|Presenter||Jeff Dean and Oriol Vinyals|
|Context||NIPS 2015 Tutorial|
Google Brain started as a project to push the state-of-the-art results by scaling up the size of the models and what could be trained on. Initial experiments were on “perceptual tasks”; currently research is broadly on scaling up experiments. Initially, in 2012, there wasn't a lot of deep learning research at Google (mostly unsupervised learning), but adoption has grown substantially and now teams across Google are using it (and the distributed systems Google Brain is developing). Part of this is thanks to the fact that the systems/techniques developed are flexible with respect to their input and objective. These “universal” approaches tend to work better than other techniques, too. Most of the success is in supervised approaches, where a large amount of raw data is fed into the model and the model's parameters is optimized to, for example, classify images. This approach also deals very natural with sequential data, with recurrent neural networks. With smaller datasets, pre-training on a larger supervised task can help. A benefit of the flexibility of these approaches is that it's useful across domains, so it forms a sort of common language. To motivate the need for the need for valuable tools for this research, it is commonly observed that as you scale up the size of the training data and the size of the model (independently or combined together), the results generally get better.

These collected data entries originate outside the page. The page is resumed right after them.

**config.mk**
```make
export PLATFORM = sky130hd
export DESIGN_NAME = mem_port_flat
export DESIGN_NICKNAME = d
export VERILOG_FILES = /design/src/hw/memarray_pkg.sv /design/src/hw/membus_pkg.sv /design/src/hw/mem_req_if.sv /design/src/hw/mem_port.sv /design/src/flat_wrapper.sv
export SDC_FILE = /design/constraint.sdc
export NUM_CORES = 1
export LEC_CHECK = 0
export BUFFER_PORTS_ARGS = -buffer_cell sky130_fd_sc_hd__buf_2
export CORE_AREA = 5 5 326 328
export CTS_CLUSTER_DIAMETER = 120
export DETAILED_ROUTE_END_ITERATION = 10
export DIE_AREA = 0 0 331 333
export GPL_TIMING_DRIVEN = 0
export PLACE_DENSITY = 0.38
export SYNTH_ARGS = -nofsm -noshare
export SYNTH_HDL_FRONTEND = slang
export SYNTH_SLANG_ARGS = --single-unit
export TNS_END_PERCENT = 5
```
**constraint.sdc**
```tcl
create_clock -name bus_clk -period 2.48 [get_ports bus_clk]
set_clock_uncertainty 0.2 [all_clocks]
set_input_delay 0.124 -clock bus_clk [delete_from_list [all_inputs] [get_ports bus_clk]]
set_output_delay 0.124 -clock bus_clk [all_outputs]
set_load 0.005 [all_outputs]
```
**src/hw/memarray_pkg.sv**
```systemverilog
// Bank-side constants for the 256-bit line memory.
// Only address bits 12 to 4 reach the bank, higher bits alias.
package memarray_pkg;

   // Line geometry
   localparam int LINE_W     = 256;
   localparam int LINES      = 256;
   localparam int LINE_IDX_W = $clog2(LINES);
   localparam int BE_W       = LINE_W / 8;

   // Address bit picking the 128-bit half, and the lowest line index bit
   localparam int HALF_BIT = 4;
   localparam int LINE_LSB = 5;

   // Fixed access time in bus clocks
   localparam int ACCESS_CYC = 4;
   localparam int TIMER_W    = $clog2(ACCESS_CYC + 1);

   typedef enum logic {
      ACC_READ,
      ACC_WRITE
   } acc_kind_t;

endpackage

```
**src/hw/membus_pkg.sv**
```systemverilog
// Bus-side constants and types for the memory node on the split-transaction bus.
// Size codes above 4 are treated as a full 16-byte block.
package membus_pkg;

   ////////////////////////////////////////////////////////////////////////////
   // Bus geometry
   ////////////////////////////////////////////////////////////////////////////

   localparam int BUS_W       = 32;
   localparam int ADDR_W      = 16;
   localparam int BLOCK_BYTES = 16;
   localparam int BLOCK_W     = BLOCK_BYTES * 8;
   localparam int BEATS       = BLOCK_W / BUS_W;
   localparam int BEAT_W      = $clog2(BEATS);
   localparam int OFFSET_W    = $clog2(BLOCK_BYTES);

   // Size field, requesters place a log2 byte count in the low bits
   localparam int SIZE_W      = 12;
   localparam int SIZE_CODE_W = 3;
   localparam logic [SIZE_CODE_W-1:0] SIZE_CODE_BLOCK = 3'd4;

   // Value driven on the size lines when returning a block
   localparam logic [SIZE_W-1:0] SIZE_BLOCK = 12'h010;

   ////////////////////////////////////////////////////////////////////////////
   // Requesters
   ////////////////////////////////////////////////////////////////////////////

   // Bit positions in the one-hot destination lines
   localparam int DEST_W   = 3;
   localparam int DEST_IC  = 0;
   localparam int DEST_DC  = 1;
   localparam int DEST_DMA = 2;

   typedef enum logic [1:0] {
      SRC_IC,
      SRC_DC,
      SRC_DMA
   } src_t;

   // Sequencer states
   typedef enum logic [2:0] {
      IDLE,
      SLV_RX,
      BUS_REQ,
      MSTR_CTRL,
      MSTR_DATA
   } seq_state_t;

endpackage

```
**src/hw/mem_req_if.sv**
```systemverilog
// One memory access presented by the latch pipeline to the memory port.
// done pulses once per access; rdata is valid only with done on reads.
interface mem_req_if
   import membus_pkg::*, memarray_pkg::*;
();

   logic                   valid;
   acc_kind_t              kind;
   logic [ADDR_W-1:0]      addr;
   logic [SIZE_CODE_W-1:0] size;
   src_t                   src;
   logic [BLOCK_W-1:0]     wdata;

   // Answer from the port
   logic                   done;
   logic [BLOCK_W-1:0]     rdata;

   modport latch (
      output valid, kind, addr, size, src, wdata,
      input  done, rdata
   );

   modport port (
      input  valid, kind, addr, size, src, wdata,
      output done, rdata
   );

endinterface

```
**src/hw/mem_port.sv**
```systemverilog
// Memory port: access timer, write alignment and byte enables, read half select.
// Write data arrives low-aligned and is moved to the address offset here.
module mem_port
   import membus_pkg::*, memarray_pkg::*;
(
   input  logic                  bus_clk,
   input  logic                  arst_n,
   mem_req_if.port               req,
   output logic                  bank_en,
   output logic                  bank_we,
   output logic [LINE_IDX_W-1:0] bank_line,
   output logic [BE_W-1:0]       bank_be,
   output logic [LINE_W-1:0]     bank_wdata,
   input  logic [LINE_W-1:0]     bank_rdata
);

   logic [TIMER_W-1:0]         timer_q;
   logic [OFFSET_W:0]          nbytes;
   logic [BLOCK_BYTES:0]       mask;
   logic [BLOCK_BYTES-1:0]     be_half;
   logic [BLOCK_W-1:0]         shifted;

   ////////////////////////////////////////////////////////////////////////////
   // Access timer
   ////////////////////////////////////////////////////////////////////////////

   // Restarts after done so a back-to-back access gets its full time
   always_ff @(posedge bus_clk or negedge arst_n)
   begin
      if (!arst_n)
         timer_q <= '0;
      else if (!req.valid || req.done)
         timer_q <= '0;
      else
         timer_q <= timer_q + 1'b1;
   end

   assign req.done = req.valid && (timer_q == TIMER_W'(ACCESS_CYC));

   // Bank is hit one cycle early to cover its registered read
   assign bank_en   = req.valid && (timer_q == TIMER_W'(ACCESS_CYC - 1));
   assign bank_we   = bank_en && (req.kind == ACC_WRITE);
   assign bank_line = req.addr[LINE_LSB +: LINE_IDX_W];

   ////////////////////////////////////////////////////////////////////////////
   // Write alignment
   ////////////////////////////////////////////////////////////////////////////

   always_comb
   begin
      // Byte count is 2**size, clipped to the block
      if (req.size >= SIZE_CODE_BLOCK)
         nbytes = (OFFSET_W + 1)'(BLOCK_BYTES);
      else
         nbytes = (OFFSET_W + 1)'(1) << req.size;
      mask    = ((BLOCK_BYTES + 1)'(1) << nbytes) - 1'b1;
      be_half = BLOCK_BYTES'(mask << req.addr[OFFSET_W-1:0]);
      shifted = req.wdata << {req.addr[OFFSET_W-1:0], 3'b000};
   end

   assign bank_wdata = {shifted, shifted};
   assign bank_be    = req.addr[HALF_BIT] ? {be_half, {BLOCK_BYTES{1'b0}}}
                                          : {{BLOCK_BYTES{1'b0}}, be_half};

   // Reads return the whole aligned block from the addressed half
   assign req.rdata = req.addr[HALF_BIT] ? bank_rdata[LINE_W-1:BLOCK_W]
                                         : bank_rdata[BLOCK_W-1:0];

endmodule

```
**src/flat_wrapper.sv**
```systemverilog
// flat-port wrapper written by rule: the top's interface ports become plain ports
module mem_port_flat import membus_pkg::*, memarray_pkg::*;
  (bus_clk, arst_n, bank_en, bank_we, bank_line, bank_be, bank_wdata, bank_rdata, req_valid, req_kind, req_addr, req_size, req_src, req_wdata, req_done, req_rdata);
  mem_req_if req_i ();
  input  logic bus_clk;
  input  logic arst_n;
  output logic bank_en;
  output logic bank_we;
  output logic [LINE_IDX_W-1:0] bank_line;
  output logic [BE_W-1:0] bank_be;
  output logic [LINE_W-1:0] bank_wdata;
  input  logic [LINE_W-1:0] bank_rdata;
  input wire logic [$bits(req_i.valid)-1:0] req_valid;
  input wire logic [$bits(req_i.kind)-1:0] req_kind;
  input wire logic [$bits(req_i.addr)-1:0] req_addr;
  input wire logic [$bits(req_i.size)-1:0] req_size;
  input wire logic [$bits(req_i.src)-1:0] req_src;
  input wire logic [$bits(req_i.wdata)-1:0] req_wdata;
  output wire logic [$bits(req_i.done)-1:0] req_done;
  output wire logic [$bits(req_i.rdata)-1:0] req_rdata;
  assign req_i.valid = req_valid;
  assign req_i.kind = req_kind;
  assign req_i.addr = req_addr;
  assign req_i.size = req_size;
  assign req_i.src = req_src;
  assign req_i.wdata = req_wdata;
  assign req_done = req_i.done;
  assign req_rdata = req_i.rdata;
  mem_port u_core (.bus_clk(bus_clk), .arst_n(arst_n), .req(req_i), .bank_en(bank_en), .bank_we(bank_we), .bank_line(bank_line), .bank_be(bank_be), .bank_wdata(bank_wdata), .bank_rdata(bank_rdata));
endmodule
```
==> qor.yml, run 1 <==
die_height_um: 333
cp-end-kind: "output port"
layout_setup_ws_ns: -0.04742
layout.area.seq_um2: 75.07
synthesis.area_um2: 8145
drt_first_iter_violations: 840
hold_slack_ns: 0.01440
critical_path_depth: 11
drive_gt1_share_pct: 75.08
drtAntennaViolNets: 0
fp.dieArea_um2: 110200
route.met2.wl_um: 52600
grt_pass1_vias: 12330
fillers: 11990
worst_pin_slew_ns: 0.9943
path_delay_family: "buffers and inverters"
synth_nets: 1388
ys_types: 59
route.layer.met1.wl_um: 39830
io_buffers: 821
peakVddDrop_mv: 0.2959
synth-edff-count: 0
powerDensity_nw_per_um2: 261.6
wirelength_um: 104400
overflow: 0
multi_input_area_um2: 7156
synth-main-ff-cell: "dfrtp_1"
rsz0062_at_grt: "yes"
floorplan.io_pins: 836
maxCapViolCount: 0
cp.arrival_ns: 2.20
yosysWarnings: 0
total_power_mw: 3.986
critPathMaxStageDelay_ns: 0.40
ys_ff_latch: 3
postSynthAreaPerCell_um2: 8.354
failed_checks: "negative setup slack"
criticalPathCategory: "in2out"
vias_per_cell: 3.848
syn_inst: 975
cpMaxStageDelayCell: "a21oi_1"
drc_errors: 0
cts_tree: "yes"
placed_cells_incl_taps: 3176
antenna_found_initial: 51
hold_depth: 3
synth_top_area_share_pct: 19.08
crit_required_ns: 2.16
dp_slack_ns: -1.361
final_hold_viol_count: 0
die_w_um: 331
core_area_um2: 102900
nets: 2236
slew_headroom_pct: 33.71
synth_largest_area_cell: "mux4_2"
synthTopCellsByArea: "mux4_2 (19%), mux2_2 (19%), buf_4 (13%)"
cts-root-buf: "clkbuf_16"
grt_start_max_net_pins: 11
r2r_cells: 3
worstPathMaxFanout: 10
synth_seq_area_share_pct: 0.9217
crit_buf_inv: 8
async_flop_share_pct: 100.0
outcome: "finished with violations"
hpwl_um: 89320
cts_max_level: 1
crit_chain: "buf_2 > buf_12 > buf_12 > buf_12 > nor3_4 > buf_4 > buf_4 > a22oi_1 > a21oi_1 > buf_4 > buf_2"
highest_layer: "met5"
min_period_ns: 2.527
num_vias: 12380
clock_sinks: 3
firstDrtPassIters: 4
min_path_type: "in2reg"
cts_buffers: 3
setup_viol: 4
grt_pass1_wl_um: 129500
startpoint_type: "input pin"
wl_per_cell_um: 32.43
syn_to_final_growth_pct: 87.07
final_cells: 3218
top_register: "u_core.timer_q"
wl_met3_um: 8195
slew_viol_final: 0
clk_pin_slew_worst_paths_ns: 0.03
finalCritPeriodShare_pct: 101.9
start_util_pct: 7.915
grt_use_total_pct: 17.72
largestRegisters: "u_core.timer_q: 3 flops"
cts_buffer_depth: 2
gp_congestion: 0.8595
max_freq_mhz: 395.7
rows: 118
leakage_nw: 7.429
final_core_util_pct: 14.81
largest_reg_flops: 3
insertion_delay_ns: 0.22
-- logic make-up (layout without fill, tap and decap cells) --
kind of cell	after synthesis	after routing	share of synthesized area, %
compound gates	172	172	14.13
fa+ha+maj	4	4	0.6145
mux	313	313	51.15
simple gates	244	244	14.49
buf+inv	238	1085	18.65
flops	3	3	0.9216
other cells	1	17	0.04604
-- report_power, final --
group,total (mW),internal [mW],switching (mW)
sequential,0.0579,0.0545,0.00340
clock,0.258,0.212,0.0458
combinational,3.67,1.61,2.06
total,3.99,1.88,2.11
-- layer usage --
metal	vias up	global-route usage (%)
met5	-	0
met4	16	5.403
met3	178	3.770
met2	891	32.33
met1	6067	20.67
li1	5231	-
-- Yosys cell counts, types with 3 or more instances --
library cell / n
nor2_1: 58
nand3_1: 3
nand2_1: 83
or3_1: 4
ha_1: 4
mux4_2: 69
buf_2: 26
o22ai_1: 12
o21ai_1: 3
and2_1: 32
mux2i_1: 108
inv_1: 7
o21ai_0: 29
buf_6: 6
a211oi_1: 11
a22oi_1: 8
buf_1: 9
a31oi_1: 3
o32ai_1: 4
clkbuf_1: 42
a21oi_1: 56
dfrtp_1: 3
a2bb2oi_1: 9
mux2_2: 136
o2bb2ai_1: 8
and3_1: 22
o211a_1: 8
buf_4: 146
nor2b_1: 3
nor3_1: 25
-- repair_timing --
item | CTS | global route
hold buffers | 1 | 0
endpoints found under the setup margin | 345 | 85
resized for setup | 223 | 46
endpoints found under the hold margin | 3 | 0
buffers inserted | 6 | 15
pin swaps | 9 | 9
-- layout by cell type, fill, tap and decap left out, types with 22 or more instances in the layout --
cell,count
buf_4,167
nor3_1,25
mux2i_1,81
nor2_1,45
mux4_2,69
and2_1,32
buf_2,830
nand2_1,79
a21oi_1,35
mux2_2,136
and3_1,22
-- worst paths after layout --
kind / startpoint / end / slack, ns
max: req_addr[0] / bank_wdata[230] / -0.05
min: req_valid / u_core.timer_q[0] / 0.01
max reg2reg: u_core.timer_q[0] / u_core.timer_q[2] / 1.26
min reg2reg: u_core.timer_q[0] / u_core.timer_q[0] / 0.25
max in group asynchronous: arst_n / u_core.timer_q[2] / 1.93
min in group asynchronous: arst_n / u_core.timer_q[0] / 0.04
-- worst register-to-register path: cells and delay by family, from the launching register on --
kind | cells | cell delay (ns)
fa+ha+maj | 2 | 0.46
simple gates | 1 | 0.11
flops | 1 | 0.38
-- per-stage QoR --
| step | setup TNS, ns | cell area, um^2 |
|---|---|---|
| floorplan | 0 | 8145 |
| global route | -0.6202 | 15220 |
| finish | -0.1132 | 15240 |
| CTS | -0.7579 | 14930 |
| global placement | -239.79 | 13980 |
| detailed placement | -228.97 | 13990 |
-- final cells by class --
class	instances	share of cell area (%)
antenna	16	0.2628
buffer	229	11.74
clock buffer	4	0.5173
inverter	9	0.2546
multi-input combinational	734	46.96
sequential	3	0.4927
tap	1380	11.33
timing repair buffer	843	28.44
No activity file was read; power rests on OpenSTA's default activity.
==> inputs of run 2 (changes only) <==
==> constraint.sdc (replaced) <==
create_clock -name bus_clk -period 2.48 [get_ports bus_clk]
set_clock_uncertainty 0.2 [all_clocks]
set_input_delay 0.496 -clock bus_clk [delete_from_list [all_inputs] [get_ports bus_clk]]
set_output_delay 0.496 -clock bus_clk [all_outputs]
set_load 0.005 [all_outputs]
==> run 2 against run 1 <==
  * The flow still finishes with violations (negative setup slack)
  * Hold slack better by 0.25 ns
  * Global-route usage is 0.55 points higher
  * Non-clock buffer count is 49 higher
  * Wire length is 4.2% higher
  * Combinational power is 9.5% higher
  * Register-to-register slack hardly changed
  * Die area stayed put
  * Clock power hardly changed
  * Maximum frequency is 18% lower
  * Core utilization is 1.5 points higher
  * Critical path type unchanged
  * Highest routed layer unchanged
==> qor.yml, run 2 (synthesized netlist as in run 1, its figures left out) <==
combPwrFrac_pct: 92.8
cts_buffer_depth: 2
critPathMostFrequentCell: "buf_2"
layout_setup_ws_ns: -0.6111
p_int_mw: 2.118
final_cells: 3262
placed_cells_incl_taps: 3176
cts_max_level: 1
grt_start_max_net_pins: 11
floorplan.io_pins: 836
failed_checks: "negative setup slack"
max_freq_mhz: 323.5
overflow: 0
clk_pin_slew_worst_paths_ns: 0.03
hold_slack_ns: 0.2599
finalCritPeriodShare_pct: 124.6
startpoint_type: "input pin"
seqPwrFrac_pct: 1.3
cts_tree: "yes"
total_power_mw: 4.330
layout.area.seq_um2: 75.07
cpMaxStageDelayCell: "or4b_1"
worstPathMaxFanout: 11
crit_buf_inv: 4
final_cell_mix: "buf_2 (812), buf_4 (194), mux2_2 (136)"
die_height_um: 333
largestRegisters: "u_core.timer_q: 3 flops"
rows: 118
rsz0062_at_grt: "yes"
leakage_nw: 7.963
wl_per_cell_um: 33.34
io_buffers: 821
final_hold_viol_count: 0
path_delay_family: "compound AO/OA/AOI/OAI gates"
min_path_type: "reg2reg"
multi_input_area_um2: 7691
grt_pass1_wl_um: 132900
vias_per_cell: 3.949
grt_use_total_pct: 18.28
syn_to_final_growth_pct: 106.1
criticalPathCategory: "in2out"
cts_buffers: 3
final_area_um2: 16790
hpwl_um: 90800
fp.dieArea_um2: 110200
largest_reg_flops: 3
crit_required_ns: 1.78
cp-end-kind: "output port"
drive_gt1_share_pct: 80.17
setup_viol: 396
peakVddDrop_mv: 0.4785
drc_errors: 0
grt_pass1_vias: 12660
maxCapViolCount: 0
critPathMaxStageDelay_ns: 0.58
power_frac_clock_pct: 5.9
num_vias: 12880
min_period_ns: 3.091
p_sw_mw: 2.212
cp.arrival_ns: 2.40
top_register: "u_core.timer_q"
start_util_pct: 7.915
nets: 2285
drt_first_iter_violations: 1046
insertion_delay_ns: 0.22
core_area_um2: 102900
gp_congestion: 0.9115
cts-root-buf: "clkbuf_16"
drtAntennaViolNets: 0
worst_pin_slew_ns: 1.048
outcome: "finished with violations"
wirelength_um: 108800
mostFrequentLayoutCell: "buf_2"
antenna_found_initial: 52
slew_headroom_pct: 30.13
swShare_pct: 51.08
clock_sinks: 3
fillers: 11800
crit_chain: "buf_2 > buf_12 > or4b_1 > a211oi_2 > o21ai_2 > buf_4 > a21oi_1 > buf_2"
place_area_um2: 13990
slew_viol_final: 0
firstDrtPassIters: 5
powerDensity_nw_per_um2: 257.9
die_w_um: 331
run 2: changes by cell type in the layout (fill, tap and decap cells not counted), moves of 7 or more:
cell,delta
buf_4,+27
buf_12,+19
mux2i_1,-19
buf_2,-18
a21oi_1,-12
a21oi_2,+12
mux2i_4,+12
buf_6,+11
buf_16,+9
nor2_1,-8
o21ai_2,+8
clkbuf_2,-7
mux2i_2,+7
run 2: metrics by stage:
stage	TNS, ns	utilization [%]	setup slack (ns)
2_1_floorplan	-2.975	-	-0.1267
3_3_place_gp	-523.60	13.59	-2.149
3_5_place_dp	-512.50	13.60	-2.140
4_1_cts	-158.28	15.65	-0.6285
5_1_grt	-157.17	16.29	-0.6446
6_report	-130.89	16.31	-0.6111
run 2: power groups by stage:
stage                     registers (mW)  logic, mW  clock network (mW)
final                             0.0581       4.02               0.255
after global routing              0.0584       4.24               0.264
after CTS                         0.0579       3.93               0.258
after detailed placement          0.0583       3.45                   0
after global placement            0.0584       3.45                   0
after floorplan                   0.0576       1.50                   0
run 2: layout make-up:
class,instances,area share [%]
clock buffers,4,0.4696
inverters,9,0.2982
flip-flops and latches,3,0.4472
well taps,1380,10.29
repair buffers,892,29.77
diodes,11,0.1640
multi-input cells,734,45.82
plain buffers,229,12.75
run 2: worst register-to-register path, stage by stage, from the launching register on:
cell and delay, ns:
dfrtp_1 0.38, ha_1 0.20, ha_1 0.27, nor2_1 0.10
run 2: worst paths after layout:
check	start	endpoint	slack [ns]	cells past startpoint
worst max-delay path	req_addr[1]	bank_be[11]	-0.61	8
worst min-delay path	u_core.timer_q[0]	u_core.timer_q[0]	0.26	1
worst max register to register	u_core.timer_q[0]	u_core.timer_q[2]	1.25	3
worst min register to register	u_core.timer_q[0]	u_core.timer_q[0]	0.26	1
max in group asynchronous	arst_n	u_core.timer_q[1]	1.55	2
min in group asynchronous	arst_n	u_core.timer_q[2]	0.42	2
run 2: per-layer routing:
layer / routed length [um] / share of wire, % / track usage, %
met5: 204 / 0.19 / 0
met4: 4230 / 3.9 / 4.989
met3: 9263 / 8.5 / 4.074
met2: 55490 / 51 / 34.30
met1: 39580 / 36 / 20.65
run 2: timing repair:
item,in CTS,in global routing
cloned,4,3
resized for setup,390,101
setup buffers,45,18
pin swaps,32,18
endpoints found under the hold margin,3,0
endpoints found under the setup margin,416,416
hold buffers,1,0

The first system developed for these large-scale experiments was DistBelief, which was a very scalable system which was very effective for production but was not flexible for research - it was mainly targeted at deep feedforward networks trained with SGD. The second current generation is TensorFlow, which is much more flexible to different research tasks, and is also more portable across different platforms and open source so anyone can use it. These tools are meant to be able to build large systems and train them quickly - such experiments require a lot of computation, as well as flexibility with respect to experiments.
One of the earliest experiments done by Google Brain was a very large-scale experiment to do unsupervised learning from YouTube images (millions of them) using an autoencoder for reconstruction; the system was able to find templates for common images with no supervision. Then, they focused on acoustic modeling for speech, first with deep feedforward networks and then with stacks of convolutional, recurrent (LSTM), and deep feedforward networks. Extending on that, people are now interested in replacing the entire speech pipeline (including the language model, not just the acoustic model) which allows for end-to-end training, and systems which are easier to express. Also early on, after the ImageNet 2012, convolutional networks for image recognition/processing have become a focus. Interestingly, Google's improvements to these systems (Inception/GoogLeNet) have much fewer parameters because they remove fully connected layers. One motivation for these smaller models is that they can be more easily run on smaller systems (mobile phones). Inception v3 was just released as a pre-trained model for TensorFlow, so it can be used to rapidly make predictions about images, even on local machines.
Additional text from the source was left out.